Figure 1. Interaction with the EJC is required for Btz function in the ovary.

• A
  Diagram of the genomic rescue constructs in which wild‐type Btz (Btz‐WT) or Btz with the H215A and D216A mutations (Btz‐HD) is C‐terminally tagged with GFP and driven by its endogenous regulatory sequences.
• B
  Co‐immunoprecipitation of HA‐tagged Btz‐WT or Btz‐HD with Myc‐tagged GFP or eIF4AIII from transfected S2R+ cells using Myc‐Trap Magnetic Agarose beads. The upper Western blot is blotted with anti‐Myc and the lower with anti‐HA. Input samples are shown on the left and immunoprecipitates on the right.
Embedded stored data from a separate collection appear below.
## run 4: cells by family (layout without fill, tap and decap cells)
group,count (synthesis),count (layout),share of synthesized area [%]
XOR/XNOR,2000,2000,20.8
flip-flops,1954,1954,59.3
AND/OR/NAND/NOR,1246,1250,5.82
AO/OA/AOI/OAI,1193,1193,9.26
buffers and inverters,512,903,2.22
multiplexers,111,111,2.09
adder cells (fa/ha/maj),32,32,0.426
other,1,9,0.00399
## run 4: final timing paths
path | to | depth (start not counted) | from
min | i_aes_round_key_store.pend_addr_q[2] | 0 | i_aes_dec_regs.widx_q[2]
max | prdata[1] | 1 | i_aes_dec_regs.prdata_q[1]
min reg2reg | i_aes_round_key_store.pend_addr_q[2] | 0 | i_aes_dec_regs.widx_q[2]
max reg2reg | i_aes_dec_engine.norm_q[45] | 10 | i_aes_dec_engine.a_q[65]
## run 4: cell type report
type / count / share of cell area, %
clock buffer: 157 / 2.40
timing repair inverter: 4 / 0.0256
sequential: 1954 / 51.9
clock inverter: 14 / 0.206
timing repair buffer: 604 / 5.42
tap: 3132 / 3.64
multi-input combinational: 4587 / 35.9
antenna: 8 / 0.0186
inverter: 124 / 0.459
Btz‐WT co‐immunoprecipitates with eIF4AIII, but Btz‐HD does not, although the protein is equally stable. The asterisk represents a likely cleavage product of Btz.
• C–F
  Stage 10 egg chambers stained with anti‐Vasa (C‐F) or anti‐GFP (E’, F’). (C) wild‐type; (D) germline clones homozygous for the null allele btz² ; (E) btz² germline clones rescued with Btz‐WT; (F) btz² germline clones rescued with Btz‐HD. Posterior is to the right. Scale bars, 80 μm. Vasa localization to the posterior pole of the oocyte is lost in btz mutants and is rescued by the wild‐type but not the EJC interaction‐defective transgene. Wild‐type Btz‐GFP, but not the mutant form, is also slightly enriched at the posterior pole.

Source data are available online for this figure.